(Records from a data source)
--- START ---
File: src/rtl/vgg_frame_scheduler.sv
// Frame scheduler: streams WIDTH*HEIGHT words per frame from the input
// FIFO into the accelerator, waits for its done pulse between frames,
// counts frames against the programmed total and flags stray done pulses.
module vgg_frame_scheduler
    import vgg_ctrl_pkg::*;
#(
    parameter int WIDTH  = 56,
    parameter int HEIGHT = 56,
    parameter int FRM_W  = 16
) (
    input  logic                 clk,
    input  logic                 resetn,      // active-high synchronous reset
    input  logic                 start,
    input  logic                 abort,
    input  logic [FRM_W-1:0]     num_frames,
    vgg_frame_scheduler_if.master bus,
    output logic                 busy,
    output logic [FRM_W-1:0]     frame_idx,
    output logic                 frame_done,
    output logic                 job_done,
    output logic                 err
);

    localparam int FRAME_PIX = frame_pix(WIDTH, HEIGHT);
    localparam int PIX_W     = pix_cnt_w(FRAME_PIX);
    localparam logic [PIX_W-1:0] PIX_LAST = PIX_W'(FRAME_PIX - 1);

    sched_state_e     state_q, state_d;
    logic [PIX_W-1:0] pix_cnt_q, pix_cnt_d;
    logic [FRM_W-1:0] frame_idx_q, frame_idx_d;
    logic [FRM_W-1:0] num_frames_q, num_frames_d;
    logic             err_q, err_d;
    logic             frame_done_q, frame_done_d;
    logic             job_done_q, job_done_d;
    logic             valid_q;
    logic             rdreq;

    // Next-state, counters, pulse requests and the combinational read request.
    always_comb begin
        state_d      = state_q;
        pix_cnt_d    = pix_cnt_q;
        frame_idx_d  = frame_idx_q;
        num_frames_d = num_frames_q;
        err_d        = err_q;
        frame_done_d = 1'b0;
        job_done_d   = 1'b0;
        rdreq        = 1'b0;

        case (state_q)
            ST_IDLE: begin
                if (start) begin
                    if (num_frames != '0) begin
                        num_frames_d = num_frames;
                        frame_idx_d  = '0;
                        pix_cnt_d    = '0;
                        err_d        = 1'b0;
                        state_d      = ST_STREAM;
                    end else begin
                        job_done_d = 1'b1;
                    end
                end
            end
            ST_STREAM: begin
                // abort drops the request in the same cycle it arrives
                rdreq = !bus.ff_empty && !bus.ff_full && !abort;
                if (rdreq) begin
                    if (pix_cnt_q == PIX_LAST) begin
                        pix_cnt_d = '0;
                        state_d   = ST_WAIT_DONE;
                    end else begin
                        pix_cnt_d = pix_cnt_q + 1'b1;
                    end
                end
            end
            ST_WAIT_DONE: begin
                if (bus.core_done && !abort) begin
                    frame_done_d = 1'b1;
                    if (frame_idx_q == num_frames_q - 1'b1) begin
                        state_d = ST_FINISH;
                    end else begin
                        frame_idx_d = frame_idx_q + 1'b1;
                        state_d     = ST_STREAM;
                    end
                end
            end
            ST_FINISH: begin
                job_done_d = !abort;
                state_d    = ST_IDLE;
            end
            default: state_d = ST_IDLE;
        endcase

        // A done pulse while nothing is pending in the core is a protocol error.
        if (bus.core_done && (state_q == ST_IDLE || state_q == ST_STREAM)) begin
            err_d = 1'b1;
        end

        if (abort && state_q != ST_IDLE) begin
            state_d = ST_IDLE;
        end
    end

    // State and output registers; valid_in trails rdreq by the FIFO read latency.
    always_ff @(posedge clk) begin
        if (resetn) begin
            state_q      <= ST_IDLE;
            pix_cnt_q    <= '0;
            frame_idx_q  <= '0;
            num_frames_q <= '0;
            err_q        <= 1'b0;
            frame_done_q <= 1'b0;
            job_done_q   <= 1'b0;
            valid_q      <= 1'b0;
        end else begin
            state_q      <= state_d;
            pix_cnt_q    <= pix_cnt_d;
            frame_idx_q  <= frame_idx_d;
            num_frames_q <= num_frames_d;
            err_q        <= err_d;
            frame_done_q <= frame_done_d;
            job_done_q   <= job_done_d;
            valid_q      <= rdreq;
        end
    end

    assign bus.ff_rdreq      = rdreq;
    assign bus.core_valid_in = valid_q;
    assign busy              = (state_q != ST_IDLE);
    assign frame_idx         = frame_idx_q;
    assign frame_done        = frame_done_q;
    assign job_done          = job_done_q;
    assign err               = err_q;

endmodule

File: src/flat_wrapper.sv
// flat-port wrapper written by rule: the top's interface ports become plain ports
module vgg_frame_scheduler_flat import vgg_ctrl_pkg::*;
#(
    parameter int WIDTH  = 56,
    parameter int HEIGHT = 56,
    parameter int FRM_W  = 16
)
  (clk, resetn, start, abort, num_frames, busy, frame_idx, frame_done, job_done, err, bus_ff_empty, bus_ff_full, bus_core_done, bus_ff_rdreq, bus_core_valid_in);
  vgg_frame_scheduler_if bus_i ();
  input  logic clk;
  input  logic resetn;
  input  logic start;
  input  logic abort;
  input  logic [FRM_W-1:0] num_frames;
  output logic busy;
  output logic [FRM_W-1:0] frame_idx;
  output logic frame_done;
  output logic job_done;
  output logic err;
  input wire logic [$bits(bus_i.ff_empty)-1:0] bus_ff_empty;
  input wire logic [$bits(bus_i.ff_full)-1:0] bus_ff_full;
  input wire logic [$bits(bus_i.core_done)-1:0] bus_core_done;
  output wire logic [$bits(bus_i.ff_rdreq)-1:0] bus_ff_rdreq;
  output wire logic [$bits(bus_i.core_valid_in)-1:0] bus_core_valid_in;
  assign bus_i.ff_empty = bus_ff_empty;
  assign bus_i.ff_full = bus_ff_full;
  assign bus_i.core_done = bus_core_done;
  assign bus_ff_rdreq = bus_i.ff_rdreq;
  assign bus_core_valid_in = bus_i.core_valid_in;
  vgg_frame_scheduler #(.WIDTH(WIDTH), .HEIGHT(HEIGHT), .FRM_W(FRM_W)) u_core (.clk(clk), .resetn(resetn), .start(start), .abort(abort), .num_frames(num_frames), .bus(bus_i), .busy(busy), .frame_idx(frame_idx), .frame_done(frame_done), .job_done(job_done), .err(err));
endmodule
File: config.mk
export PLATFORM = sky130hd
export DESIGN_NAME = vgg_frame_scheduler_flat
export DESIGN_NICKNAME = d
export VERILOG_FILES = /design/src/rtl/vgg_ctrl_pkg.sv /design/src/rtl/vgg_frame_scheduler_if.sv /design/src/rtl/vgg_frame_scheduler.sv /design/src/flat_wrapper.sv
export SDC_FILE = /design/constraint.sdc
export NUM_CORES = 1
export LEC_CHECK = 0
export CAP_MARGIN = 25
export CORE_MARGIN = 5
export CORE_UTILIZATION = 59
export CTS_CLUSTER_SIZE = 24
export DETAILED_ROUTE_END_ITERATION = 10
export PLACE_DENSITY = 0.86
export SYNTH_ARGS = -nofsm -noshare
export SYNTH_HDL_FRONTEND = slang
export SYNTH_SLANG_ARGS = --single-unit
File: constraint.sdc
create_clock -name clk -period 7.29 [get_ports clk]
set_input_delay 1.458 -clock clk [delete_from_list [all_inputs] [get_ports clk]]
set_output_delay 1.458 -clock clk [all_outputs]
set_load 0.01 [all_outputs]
--- END ---
▶ [Try it]: The word "FIFO" appears in some of the lines above. Copy those lines.

▶ [Answer space]:
// FIFO into the accelerator, waits for its done pulse between frames,
    // State and output registers; valid_in trails rdreq by the FIFO read latency.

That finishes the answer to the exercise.